Stored items

────────────────────

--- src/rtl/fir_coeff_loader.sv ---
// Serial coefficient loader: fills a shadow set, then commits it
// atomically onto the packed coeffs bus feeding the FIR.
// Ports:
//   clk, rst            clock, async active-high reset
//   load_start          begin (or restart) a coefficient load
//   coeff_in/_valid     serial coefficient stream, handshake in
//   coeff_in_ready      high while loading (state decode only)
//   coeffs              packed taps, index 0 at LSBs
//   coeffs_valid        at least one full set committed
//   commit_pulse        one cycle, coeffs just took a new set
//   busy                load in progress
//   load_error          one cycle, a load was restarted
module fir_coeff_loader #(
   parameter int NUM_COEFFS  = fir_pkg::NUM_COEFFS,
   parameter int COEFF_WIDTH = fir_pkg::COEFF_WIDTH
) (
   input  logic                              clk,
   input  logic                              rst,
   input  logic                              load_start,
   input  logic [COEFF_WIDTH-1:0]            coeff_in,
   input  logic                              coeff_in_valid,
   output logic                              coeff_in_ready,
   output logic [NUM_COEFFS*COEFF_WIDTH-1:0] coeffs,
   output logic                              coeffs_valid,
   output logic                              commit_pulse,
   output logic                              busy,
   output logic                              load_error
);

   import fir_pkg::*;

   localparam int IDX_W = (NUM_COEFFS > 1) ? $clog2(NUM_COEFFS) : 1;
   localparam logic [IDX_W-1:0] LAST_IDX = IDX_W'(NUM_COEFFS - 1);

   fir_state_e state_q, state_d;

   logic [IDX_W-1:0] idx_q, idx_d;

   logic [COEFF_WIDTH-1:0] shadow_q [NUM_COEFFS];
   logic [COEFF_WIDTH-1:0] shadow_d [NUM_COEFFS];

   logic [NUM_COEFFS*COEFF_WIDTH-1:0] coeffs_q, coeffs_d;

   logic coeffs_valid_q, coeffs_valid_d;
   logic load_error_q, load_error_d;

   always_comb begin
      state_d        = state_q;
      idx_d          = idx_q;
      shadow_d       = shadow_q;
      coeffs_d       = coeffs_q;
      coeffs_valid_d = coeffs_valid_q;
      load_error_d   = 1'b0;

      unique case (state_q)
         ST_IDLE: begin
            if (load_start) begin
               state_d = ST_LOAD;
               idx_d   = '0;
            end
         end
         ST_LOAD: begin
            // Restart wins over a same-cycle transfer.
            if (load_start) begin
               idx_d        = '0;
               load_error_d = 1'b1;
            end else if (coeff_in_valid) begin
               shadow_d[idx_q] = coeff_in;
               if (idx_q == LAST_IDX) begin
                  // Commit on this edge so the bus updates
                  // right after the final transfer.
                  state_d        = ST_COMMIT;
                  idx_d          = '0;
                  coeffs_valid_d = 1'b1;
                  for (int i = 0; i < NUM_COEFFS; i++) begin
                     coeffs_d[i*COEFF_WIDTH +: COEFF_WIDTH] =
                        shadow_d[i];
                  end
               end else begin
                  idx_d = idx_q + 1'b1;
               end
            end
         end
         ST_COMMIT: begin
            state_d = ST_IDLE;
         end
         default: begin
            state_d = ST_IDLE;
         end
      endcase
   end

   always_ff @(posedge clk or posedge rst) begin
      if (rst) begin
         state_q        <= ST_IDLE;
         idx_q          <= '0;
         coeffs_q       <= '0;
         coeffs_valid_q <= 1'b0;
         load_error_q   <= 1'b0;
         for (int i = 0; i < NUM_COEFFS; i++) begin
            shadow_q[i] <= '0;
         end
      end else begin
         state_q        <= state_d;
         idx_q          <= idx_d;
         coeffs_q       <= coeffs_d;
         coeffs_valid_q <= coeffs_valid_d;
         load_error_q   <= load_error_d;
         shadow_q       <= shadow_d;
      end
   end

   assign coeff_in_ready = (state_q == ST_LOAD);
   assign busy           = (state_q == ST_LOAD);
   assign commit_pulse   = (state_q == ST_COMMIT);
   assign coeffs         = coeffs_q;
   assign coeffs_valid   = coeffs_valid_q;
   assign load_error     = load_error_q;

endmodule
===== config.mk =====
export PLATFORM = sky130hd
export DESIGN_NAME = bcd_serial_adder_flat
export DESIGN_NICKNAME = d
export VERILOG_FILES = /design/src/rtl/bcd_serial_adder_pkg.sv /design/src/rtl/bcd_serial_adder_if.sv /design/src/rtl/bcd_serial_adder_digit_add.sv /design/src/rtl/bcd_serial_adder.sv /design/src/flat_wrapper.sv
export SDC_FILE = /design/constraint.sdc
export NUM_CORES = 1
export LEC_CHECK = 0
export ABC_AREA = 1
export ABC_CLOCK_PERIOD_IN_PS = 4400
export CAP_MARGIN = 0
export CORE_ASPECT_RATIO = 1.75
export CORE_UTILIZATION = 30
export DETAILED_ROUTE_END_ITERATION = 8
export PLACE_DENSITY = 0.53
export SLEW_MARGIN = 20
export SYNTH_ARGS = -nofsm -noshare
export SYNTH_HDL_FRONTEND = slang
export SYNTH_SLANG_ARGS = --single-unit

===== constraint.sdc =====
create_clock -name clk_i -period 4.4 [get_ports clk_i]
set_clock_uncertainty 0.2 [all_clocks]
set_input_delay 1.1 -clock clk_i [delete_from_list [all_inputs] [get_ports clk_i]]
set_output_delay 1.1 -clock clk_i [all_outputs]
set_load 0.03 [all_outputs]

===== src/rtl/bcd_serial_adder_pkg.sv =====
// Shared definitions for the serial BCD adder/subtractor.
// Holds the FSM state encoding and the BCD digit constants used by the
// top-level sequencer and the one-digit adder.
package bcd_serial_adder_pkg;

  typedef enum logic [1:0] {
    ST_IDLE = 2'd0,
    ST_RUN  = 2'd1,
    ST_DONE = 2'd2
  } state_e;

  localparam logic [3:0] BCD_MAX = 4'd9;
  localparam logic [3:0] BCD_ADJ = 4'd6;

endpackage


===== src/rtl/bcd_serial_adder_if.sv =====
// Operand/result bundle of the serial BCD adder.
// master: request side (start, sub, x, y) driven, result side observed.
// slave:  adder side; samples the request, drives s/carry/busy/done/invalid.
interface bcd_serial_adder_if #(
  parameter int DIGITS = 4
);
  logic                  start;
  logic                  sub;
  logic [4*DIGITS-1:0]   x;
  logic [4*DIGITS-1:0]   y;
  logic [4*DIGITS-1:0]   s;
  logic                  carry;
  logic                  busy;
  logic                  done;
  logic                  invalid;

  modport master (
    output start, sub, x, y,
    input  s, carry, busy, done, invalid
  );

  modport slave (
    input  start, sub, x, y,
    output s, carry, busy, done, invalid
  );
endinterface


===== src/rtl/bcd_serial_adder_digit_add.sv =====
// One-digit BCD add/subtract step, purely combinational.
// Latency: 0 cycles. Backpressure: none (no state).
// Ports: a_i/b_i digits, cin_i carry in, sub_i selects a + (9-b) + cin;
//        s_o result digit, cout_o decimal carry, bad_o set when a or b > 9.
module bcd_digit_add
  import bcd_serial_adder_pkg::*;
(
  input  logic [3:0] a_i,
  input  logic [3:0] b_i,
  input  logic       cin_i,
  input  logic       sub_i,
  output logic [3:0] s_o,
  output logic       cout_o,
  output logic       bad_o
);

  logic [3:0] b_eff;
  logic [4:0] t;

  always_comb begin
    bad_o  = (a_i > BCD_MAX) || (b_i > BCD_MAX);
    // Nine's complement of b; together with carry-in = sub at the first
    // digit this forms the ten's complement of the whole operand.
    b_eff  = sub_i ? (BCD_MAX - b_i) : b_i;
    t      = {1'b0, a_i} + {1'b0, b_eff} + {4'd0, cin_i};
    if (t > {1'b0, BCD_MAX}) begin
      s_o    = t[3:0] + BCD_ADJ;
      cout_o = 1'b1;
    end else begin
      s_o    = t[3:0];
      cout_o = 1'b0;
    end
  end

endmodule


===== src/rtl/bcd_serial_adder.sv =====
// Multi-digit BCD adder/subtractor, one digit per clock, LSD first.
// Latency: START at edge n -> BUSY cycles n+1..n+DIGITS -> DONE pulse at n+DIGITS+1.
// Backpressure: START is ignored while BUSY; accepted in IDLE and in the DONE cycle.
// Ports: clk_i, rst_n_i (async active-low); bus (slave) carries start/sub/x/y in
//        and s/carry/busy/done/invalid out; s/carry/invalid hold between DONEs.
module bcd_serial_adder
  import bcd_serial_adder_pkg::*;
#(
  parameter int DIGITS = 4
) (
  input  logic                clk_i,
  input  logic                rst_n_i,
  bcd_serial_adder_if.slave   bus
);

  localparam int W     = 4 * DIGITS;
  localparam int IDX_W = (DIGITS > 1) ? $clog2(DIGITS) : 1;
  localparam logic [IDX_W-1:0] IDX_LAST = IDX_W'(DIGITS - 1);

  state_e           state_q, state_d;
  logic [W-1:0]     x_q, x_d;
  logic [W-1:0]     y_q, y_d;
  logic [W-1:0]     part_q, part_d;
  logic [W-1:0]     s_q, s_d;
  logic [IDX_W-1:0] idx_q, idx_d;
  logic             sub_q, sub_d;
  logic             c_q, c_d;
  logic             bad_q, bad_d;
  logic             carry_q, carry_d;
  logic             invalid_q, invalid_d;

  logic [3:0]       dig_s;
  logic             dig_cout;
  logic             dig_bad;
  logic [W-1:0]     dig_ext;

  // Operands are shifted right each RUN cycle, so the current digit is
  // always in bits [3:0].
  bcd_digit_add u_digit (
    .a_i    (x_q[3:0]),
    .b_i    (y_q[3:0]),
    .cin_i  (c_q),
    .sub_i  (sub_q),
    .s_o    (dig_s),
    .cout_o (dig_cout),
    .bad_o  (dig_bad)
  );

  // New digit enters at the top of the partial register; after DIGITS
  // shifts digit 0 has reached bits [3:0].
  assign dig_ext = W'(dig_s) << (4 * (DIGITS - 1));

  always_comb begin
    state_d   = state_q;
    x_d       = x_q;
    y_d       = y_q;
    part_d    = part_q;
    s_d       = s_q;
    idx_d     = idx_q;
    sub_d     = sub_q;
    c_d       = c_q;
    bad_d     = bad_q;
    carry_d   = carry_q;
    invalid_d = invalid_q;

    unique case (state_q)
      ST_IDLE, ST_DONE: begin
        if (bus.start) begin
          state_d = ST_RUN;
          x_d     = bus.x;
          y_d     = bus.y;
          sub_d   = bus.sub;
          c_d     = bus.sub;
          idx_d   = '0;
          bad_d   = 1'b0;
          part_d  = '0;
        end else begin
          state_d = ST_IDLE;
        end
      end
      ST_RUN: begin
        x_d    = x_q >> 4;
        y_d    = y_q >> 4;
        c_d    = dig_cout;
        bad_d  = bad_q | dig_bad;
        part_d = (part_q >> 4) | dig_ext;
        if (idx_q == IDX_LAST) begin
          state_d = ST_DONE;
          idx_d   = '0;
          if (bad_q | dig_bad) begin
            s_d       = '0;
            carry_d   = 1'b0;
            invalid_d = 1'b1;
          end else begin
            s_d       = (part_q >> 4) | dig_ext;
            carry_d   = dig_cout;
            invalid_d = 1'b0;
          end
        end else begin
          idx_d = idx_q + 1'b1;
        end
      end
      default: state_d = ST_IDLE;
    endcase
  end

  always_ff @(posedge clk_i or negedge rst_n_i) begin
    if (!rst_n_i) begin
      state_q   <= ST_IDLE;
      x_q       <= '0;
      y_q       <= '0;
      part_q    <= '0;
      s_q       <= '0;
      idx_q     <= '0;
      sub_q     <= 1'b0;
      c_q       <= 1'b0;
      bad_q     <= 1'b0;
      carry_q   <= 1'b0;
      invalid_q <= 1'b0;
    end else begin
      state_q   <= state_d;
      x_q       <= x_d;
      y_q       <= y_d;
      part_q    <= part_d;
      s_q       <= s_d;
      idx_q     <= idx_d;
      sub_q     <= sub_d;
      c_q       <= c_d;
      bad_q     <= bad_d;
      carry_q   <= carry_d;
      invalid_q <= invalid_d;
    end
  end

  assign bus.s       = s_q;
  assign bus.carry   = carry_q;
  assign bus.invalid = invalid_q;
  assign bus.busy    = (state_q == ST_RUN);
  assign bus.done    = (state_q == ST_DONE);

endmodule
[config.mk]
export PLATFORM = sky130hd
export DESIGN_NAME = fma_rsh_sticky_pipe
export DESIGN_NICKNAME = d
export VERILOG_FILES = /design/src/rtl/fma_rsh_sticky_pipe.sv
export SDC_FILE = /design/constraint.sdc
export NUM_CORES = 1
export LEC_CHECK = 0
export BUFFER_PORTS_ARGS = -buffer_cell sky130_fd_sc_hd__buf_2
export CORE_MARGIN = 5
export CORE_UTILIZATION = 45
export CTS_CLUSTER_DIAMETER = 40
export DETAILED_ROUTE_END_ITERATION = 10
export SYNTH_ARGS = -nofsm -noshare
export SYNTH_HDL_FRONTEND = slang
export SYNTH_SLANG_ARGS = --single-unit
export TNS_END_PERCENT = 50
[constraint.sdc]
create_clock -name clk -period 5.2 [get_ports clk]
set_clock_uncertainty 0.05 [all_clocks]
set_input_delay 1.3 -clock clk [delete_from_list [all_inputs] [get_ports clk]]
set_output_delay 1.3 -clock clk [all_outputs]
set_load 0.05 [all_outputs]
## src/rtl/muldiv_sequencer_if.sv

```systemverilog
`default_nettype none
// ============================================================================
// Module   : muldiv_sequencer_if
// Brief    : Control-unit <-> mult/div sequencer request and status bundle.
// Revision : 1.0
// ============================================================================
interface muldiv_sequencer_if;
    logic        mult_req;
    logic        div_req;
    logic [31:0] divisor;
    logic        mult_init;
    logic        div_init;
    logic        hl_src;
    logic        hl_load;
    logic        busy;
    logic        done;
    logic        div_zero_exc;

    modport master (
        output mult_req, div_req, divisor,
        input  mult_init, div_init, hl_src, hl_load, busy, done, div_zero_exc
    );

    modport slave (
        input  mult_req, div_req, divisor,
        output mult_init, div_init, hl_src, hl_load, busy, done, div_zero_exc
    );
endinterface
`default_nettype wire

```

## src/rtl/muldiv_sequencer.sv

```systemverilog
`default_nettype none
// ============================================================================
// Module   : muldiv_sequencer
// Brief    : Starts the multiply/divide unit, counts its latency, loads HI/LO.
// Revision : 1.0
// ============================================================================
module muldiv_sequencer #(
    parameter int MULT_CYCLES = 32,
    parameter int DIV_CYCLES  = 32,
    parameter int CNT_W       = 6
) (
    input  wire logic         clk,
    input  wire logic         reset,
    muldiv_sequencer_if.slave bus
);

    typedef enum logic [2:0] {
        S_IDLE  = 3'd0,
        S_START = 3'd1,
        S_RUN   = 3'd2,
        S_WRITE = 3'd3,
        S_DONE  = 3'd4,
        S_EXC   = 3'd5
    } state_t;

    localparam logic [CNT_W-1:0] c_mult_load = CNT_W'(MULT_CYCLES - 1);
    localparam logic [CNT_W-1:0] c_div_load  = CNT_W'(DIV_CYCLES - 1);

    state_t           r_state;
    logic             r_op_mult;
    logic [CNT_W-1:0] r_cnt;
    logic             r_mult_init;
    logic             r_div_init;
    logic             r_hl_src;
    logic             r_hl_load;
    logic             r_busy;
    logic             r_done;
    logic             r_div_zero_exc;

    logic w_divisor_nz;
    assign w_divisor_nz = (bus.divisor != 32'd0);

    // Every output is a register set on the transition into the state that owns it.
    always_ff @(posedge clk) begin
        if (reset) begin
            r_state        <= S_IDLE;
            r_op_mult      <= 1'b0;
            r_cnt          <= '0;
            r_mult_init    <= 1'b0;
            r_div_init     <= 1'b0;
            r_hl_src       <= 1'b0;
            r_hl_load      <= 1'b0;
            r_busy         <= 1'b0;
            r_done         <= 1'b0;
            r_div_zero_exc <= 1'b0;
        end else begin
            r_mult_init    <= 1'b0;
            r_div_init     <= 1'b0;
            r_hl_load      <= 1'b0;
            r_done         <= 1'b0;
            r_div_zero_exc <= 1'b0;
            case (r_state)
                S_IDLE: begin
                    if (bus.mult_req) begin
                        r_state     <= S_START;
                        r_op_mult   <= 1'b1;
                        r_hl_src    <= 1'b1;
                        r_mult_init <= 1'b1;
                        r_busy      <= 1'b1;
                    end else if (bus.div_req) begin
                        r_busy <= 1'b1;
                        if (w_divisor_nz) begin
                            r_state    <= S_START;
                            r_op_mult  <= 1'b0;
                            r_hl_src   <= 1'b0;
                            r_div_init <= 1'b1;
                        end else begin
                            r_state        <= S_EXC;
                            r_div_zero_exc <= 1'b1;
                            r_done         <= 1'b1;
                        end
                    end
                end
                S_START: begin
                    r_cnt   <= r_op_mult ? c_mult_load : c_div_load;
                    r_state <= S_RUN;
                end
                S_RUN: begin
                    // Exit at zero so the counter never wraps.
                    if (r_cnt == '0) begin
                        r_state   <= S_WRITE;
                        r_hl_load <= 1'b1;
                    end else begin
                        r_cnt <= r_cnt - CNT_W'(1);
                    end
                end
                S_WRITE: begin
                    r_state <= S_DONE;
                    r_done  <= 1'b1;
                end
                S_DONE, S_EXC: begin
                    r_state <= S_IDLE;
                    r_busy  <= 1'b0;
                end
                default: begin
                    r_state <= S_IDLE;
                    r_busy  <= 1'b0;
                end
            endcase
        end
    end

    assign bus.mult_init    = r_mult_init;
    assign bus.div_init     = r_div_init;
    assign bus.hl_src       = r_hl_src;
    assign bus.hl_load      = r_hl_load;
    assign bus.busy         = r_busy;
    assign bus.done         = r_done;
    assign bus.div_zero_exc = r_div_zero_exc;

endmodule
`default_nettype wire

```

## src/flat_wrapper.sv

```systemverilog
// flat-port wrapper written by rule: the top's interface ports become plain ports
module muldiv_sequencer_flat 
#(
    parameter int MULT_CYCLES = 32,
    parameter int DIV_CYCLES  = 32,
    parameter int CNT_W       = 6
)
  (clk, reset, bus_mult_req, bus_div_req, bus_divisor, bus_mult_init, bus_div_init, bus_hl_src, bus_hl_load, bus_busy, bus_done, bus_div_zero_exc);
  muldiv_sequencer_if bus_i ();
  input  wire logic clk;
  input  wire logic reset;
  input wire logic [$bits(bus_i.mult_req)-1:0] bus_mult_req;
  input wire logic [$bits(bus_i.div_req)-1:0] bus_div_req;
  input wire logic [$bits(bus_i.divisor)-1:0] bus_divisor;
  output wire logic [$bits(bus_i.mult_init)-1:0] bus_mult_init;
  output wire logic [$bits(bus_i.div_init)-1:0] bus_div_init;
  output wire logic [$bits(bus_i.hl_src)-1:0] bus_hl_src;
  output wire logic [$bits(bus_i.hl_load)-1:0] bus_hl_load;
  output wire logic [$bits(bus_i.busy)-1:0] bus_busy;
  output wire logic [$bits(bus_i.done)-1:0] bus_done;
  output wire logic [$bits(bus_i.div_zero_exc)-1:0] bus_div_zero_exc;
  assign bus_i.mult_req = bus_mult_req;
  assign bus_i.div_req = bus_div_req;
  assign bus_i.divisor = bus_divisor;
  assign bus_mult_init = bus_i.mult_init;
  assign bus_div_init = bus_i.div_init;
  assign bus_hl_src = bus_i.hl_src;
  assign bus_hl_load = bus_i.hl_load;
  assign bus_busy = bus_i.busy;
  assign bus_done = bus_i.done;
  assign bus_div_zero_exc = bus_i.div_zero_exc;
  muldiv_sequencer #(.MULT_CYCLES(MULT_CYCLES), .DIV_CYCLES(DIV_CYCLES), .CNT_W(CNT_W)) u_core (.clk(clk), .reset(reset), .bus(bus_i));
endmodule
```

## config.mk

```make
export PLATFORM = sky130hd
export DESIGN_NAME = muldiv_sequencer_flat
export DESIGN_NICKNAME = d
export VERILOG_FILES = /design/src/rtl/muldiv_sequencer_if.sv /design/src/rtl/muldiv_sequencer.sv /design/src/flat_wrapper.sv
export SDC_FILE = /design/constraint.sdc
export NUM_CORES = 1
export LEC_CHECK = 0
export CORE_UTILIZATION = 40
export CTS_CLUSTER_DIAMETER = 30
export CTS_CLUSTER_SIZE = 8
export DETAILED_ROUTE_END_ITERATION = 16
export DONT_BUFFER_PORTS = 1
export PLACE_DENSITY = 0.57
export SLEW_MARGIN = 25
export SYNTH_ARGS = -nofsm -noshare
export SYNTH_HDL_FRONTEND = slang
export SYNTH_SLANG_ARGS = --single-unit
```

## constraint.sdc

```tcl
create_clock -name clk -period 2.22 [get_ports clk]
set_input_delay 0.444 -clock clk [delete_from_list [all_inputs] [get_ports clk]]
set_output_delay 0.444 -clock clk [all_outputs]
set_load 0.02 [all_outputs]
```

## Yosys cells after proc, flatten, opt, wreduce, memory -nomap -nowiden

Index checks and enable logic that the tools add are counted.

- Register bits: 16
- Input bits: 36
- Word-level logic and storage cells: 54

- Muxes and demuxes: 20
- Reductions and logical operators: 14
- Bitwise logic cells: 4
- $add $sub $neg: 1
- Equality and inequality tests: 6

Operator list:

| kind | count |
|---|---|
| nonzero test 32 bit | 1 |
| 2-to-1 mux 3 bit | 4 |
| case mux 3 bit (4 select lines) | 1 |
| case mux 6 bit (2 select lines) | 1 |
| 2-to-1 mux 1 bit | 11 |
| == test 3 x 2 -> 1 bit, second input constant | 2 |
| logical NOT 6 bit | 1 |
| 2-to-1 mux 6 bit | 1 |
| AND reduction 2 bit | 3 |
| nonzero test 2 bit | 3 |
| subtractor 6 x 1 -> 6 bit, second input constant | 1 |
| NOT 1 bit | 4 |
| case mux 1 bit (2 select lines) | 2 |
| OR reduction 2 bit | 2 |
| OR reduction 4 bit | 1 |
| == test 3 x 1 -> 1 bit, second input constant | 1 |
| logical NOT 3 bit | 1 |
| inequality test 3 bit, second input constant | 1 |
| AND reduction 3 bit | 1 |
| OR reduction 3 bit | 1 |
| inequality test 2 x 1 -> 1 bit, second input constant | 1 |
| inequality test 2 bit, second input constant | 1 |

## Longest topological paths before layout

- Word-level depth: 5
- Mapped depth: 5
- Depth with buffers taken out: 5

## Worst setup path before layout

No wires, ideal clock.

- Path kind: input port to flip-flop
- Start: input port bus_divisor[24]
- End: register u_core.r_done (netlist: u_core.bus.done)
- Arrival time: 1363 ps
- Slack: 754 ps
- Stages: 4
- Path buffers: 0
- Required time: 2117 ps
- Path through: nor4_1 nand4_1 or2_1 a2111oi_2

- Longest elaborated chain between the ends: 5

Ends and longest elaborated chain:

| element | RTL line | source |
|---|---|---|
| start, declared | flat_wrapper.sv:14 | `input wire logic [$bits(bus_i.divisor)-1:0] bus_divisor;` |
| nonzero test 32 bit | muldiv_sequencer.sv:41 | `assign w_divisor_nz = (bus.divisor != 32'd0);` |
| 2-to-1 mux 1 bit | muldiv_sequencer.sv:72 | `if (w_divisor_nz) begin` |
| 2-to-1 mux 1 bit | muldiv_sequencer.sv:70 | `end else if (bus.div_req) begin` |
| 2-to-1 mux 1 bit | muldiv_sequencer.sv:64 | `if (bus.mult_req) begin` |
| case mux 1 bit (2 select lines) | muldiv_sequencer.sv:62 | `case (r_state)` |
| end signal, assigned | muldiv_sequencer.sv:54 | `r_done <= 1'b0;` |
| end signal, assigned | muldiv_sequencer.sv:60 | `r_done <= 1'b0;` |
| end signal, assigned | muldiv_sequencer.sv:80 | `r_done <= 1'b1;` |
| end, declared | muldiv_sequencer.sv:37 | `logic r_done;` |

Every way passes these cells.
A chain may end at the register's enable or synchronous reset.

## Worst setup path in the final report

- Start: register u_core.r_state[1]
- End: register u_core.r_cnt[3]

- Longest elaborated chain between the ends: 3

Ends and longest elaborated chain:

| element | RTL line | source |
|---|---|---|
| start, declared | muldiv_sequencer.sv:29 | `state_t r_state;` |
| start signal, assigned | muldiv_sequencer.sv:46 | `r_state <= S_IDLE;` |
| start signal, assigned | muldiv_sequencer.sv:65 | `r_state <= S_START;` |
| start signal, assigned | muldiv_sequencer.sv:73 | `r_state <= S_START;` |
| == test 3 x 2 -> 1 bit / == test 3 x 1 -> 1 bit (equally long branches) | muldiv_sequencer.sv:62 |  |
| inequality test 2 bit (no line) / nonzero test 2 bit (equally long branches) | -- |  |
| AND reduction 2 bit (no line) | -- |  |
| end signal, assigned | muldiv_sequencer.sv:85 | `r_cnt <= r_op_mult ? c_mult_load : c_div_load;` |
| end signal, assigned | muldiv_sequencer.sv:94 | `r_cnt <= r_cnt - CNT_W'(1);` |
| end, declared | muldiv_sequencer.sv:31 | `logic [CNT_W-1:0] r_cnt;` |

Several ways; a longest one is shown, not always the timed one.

────────────────────

Work order: What is needed is an exact copy of the lines above, from the one containing "lines) | 2 |" through the one containing "- End: register u_core.r_done", with nothing added.

Exercise output:
| case mux 1 bit (2 select lines) | 2 |
| OR reduction 2 bit | 2 |
| OR reduction 4 bit | 1 |
| == test 3 x 1 -> 1 bit, second input constant | 1 |
| logical NOT 3 bit | 1 |
| inequality test 3 bit, second input constant | 1 |
| AND reduction 3 bit | 1 |
| OR reduction 3 bit | 1 |
| inequality test 2 x 1 -> 1 bit, second input constant | 1 |
| inequality test 2 bit, second input constant | 1 |

## Longest topological paths before layout

- Word-level depth: 5
- Mapped depth: 5
- Depth with buffers taken out: 5

## Worst setup path before layout

No wires, ideal clock.

- Path kind: input port to flip-flop
- Start: input port bus_divisor[24]
- End: register u_core.r_done (netlist: u_core.bus.done)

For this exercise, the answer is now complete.